Work request
Where does the word "stage" occur in the data below? Copy each line that holds it.

Stored data
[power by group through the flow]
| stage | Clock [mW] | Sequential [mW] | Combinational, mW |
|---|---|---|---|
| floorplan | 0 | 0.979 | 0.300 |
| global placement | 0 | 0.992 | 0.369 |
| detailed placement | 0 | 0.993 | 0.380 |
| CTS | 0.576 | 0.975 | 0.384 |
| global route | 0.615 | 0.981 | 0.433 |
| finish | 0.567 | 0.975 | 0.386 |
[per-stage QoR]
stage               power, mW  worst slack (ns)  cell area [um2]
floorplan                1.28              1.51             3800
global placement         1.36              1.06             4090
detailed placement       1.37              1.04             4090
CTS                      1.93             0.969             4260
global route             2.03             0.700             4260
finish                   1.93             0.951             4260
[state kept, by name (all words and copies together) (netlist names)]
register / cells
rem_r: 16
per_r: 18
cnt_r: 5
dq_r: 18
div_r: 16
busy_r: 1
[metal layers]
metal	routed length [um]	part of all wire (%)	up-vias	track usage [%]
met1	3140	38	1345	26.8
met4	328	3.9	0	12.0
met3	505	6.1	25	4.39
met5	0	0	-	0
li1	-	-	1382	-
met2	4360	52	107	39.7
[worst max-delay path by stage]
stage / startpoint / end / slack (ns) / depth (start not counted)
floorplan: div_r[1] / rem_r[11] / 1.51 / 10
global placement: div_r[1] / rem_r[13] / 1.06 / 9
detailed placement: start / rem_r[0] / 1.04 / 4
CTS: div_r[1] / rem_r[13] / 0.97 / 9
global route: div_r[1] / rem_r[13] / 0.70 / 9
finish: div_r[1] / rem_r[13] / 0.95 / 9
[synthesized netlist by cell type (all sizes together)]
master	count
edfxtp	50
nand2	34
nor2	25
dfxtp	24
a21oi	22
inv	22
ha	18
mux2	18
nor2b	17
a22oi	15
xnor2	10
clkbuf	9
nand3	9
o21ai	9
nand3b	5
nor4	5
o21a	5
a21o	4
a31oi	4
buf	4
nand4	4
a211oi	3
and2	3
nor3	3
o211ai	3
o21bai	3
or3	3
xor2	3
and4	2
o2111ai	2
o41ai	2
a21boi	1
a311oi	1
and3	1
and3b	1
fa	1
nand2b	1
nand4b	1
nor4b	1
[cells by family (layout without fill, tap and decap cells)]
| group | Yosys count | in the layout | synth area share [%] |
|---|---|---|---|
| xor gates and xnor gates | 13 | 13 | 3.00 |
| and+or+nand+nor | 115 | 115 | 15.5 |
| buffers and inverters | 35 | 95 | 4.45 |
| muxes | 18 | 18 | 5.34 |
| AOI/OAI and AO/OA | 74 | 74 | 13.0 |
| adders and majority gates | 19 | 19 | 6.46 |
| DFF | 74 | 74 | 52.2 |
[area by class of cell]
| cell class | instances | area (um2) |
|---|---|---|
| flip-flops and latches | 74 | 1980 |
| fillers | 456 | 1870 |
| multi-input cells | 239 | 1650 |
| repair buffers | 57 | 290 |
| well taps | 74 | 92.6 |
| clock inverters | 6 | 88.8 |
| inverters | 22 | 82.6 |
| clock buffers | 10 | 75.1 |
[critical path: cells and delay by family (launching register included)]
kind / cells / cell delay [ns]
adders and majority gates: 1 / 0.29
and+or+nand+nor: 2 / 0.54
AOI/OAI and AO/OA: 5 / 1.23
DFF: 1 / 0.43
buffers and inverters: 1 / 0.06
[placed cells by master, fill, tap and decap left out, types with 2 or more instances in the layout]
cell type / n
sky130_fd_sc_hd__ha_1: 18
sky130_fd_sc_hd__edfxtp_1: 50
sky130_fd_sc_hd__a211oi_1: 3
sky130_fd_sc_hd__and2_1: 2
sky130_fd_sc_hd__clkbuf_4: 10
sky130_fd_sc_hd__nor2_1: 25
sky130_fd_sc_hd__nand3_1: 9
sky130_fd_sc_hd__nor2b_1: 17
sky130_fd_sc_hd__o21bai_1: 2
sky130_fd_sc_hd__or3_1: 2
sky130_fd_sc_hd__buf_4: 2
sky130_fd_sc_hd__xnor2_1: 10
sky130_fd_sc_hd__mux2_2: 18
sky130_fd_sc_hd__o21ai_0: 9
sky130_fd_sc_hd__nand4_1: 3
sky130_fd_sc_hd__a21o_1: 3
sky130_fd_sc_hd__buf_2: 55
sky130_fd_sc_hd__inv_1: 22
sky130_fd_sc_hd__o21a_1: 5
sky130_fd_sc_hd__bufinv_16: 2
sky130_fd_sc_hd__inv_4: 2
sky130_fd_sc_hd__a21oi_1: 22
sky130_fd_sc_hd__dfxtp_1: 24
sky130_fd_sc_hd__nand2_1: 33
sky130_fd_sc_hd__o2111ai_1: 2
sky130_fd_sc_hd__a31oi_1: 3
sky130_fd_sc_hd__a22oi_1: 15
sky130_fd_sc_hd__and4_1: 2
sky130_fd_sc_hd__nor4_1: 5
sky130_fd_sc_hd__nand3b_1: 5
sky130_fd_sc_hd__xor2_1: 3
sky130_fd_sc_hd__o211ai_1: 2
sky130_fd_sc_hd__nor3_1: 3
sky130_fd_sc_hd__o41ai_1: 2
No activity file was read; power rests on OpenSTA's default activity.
--- config.mk ---
export PLATFORM = sky130hd
export DESIGN_NAME = window_median
export DESIGN_NICKNAME = d
export VERILOG_FILES = /design/src/rtl/wm_pkg.sv /design/src/rtl/window_median.sv /design/src/rtl/wm_ram.sv
export SDC_FILE = /design/constraint.sdc
export NUM_CORES = 1
export LEC_CHECK = 0
export BUFFER_PORTS_ARGS = -buffer_cell sky130_fd_sc_hd__clkbuf_2
export CAP_MARGIN = 20
export CORE_AREA = 2 2 267 269
export CTS_BUF_LIST = sky130_fd_sc_hd__clkbuf_4 sky130_fd_sc_hd__clkbuf_8 sky130_fd_sc_hd__clkbuf_16
export CTS_CLUSTER_DIAMETER = 200
export CTS_CLUSTER_SIZE = 14
export DETAILED_ROUTE_END_ITERATION = 12
export DIE_AREA = 0 0 269 271
export PLACE_DENSITY = 0.56
export SLEW_MARGIN = 20
export SYNTH_ARGS = -nofsm -noshare
export SYNTH_HDL_FRONTEND = slang
export SYNTH_SLANG_ARGS = --single-unit
--- constraint.sdc ---
create_clock -name clk -period 9.04 [get_ports clk]
set_input_delay 1.356 -clock clk [delete_from_list [all_inputs] [get_ports clk]]
set_output_delay 1.356 -clock clk [all_outputs]
set_load 0.02 [all_outputs]
--- src/rtl/wm_pkg.sv ---
// Package with the shared widths of the window median block.
package wm_pkg;

  // Payload widths of the input and result words.
  localparam int SAMPLE_W = 32;
  localparam int MEDIAN_W = 33;
  localparam int COUNT_W  = 5;

  typedef logic signed [SAMPLE_W-1:0] sample_t;
  typedef logic signed [MEDIAN_W-1:0] median_t;
  typedef logic [COUNT_W-1:0]         count_t;

endpackage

Result for this task
| stage | Clock [mW] | Sequential [mW] | Combinational, mW |
[per-stage QoR]
stage               power, mW  worst slack (ns)  cell area [um2]
[worst max-delay path by stage]
stage / startpoint / end / slack (ns) / depth (start not counted)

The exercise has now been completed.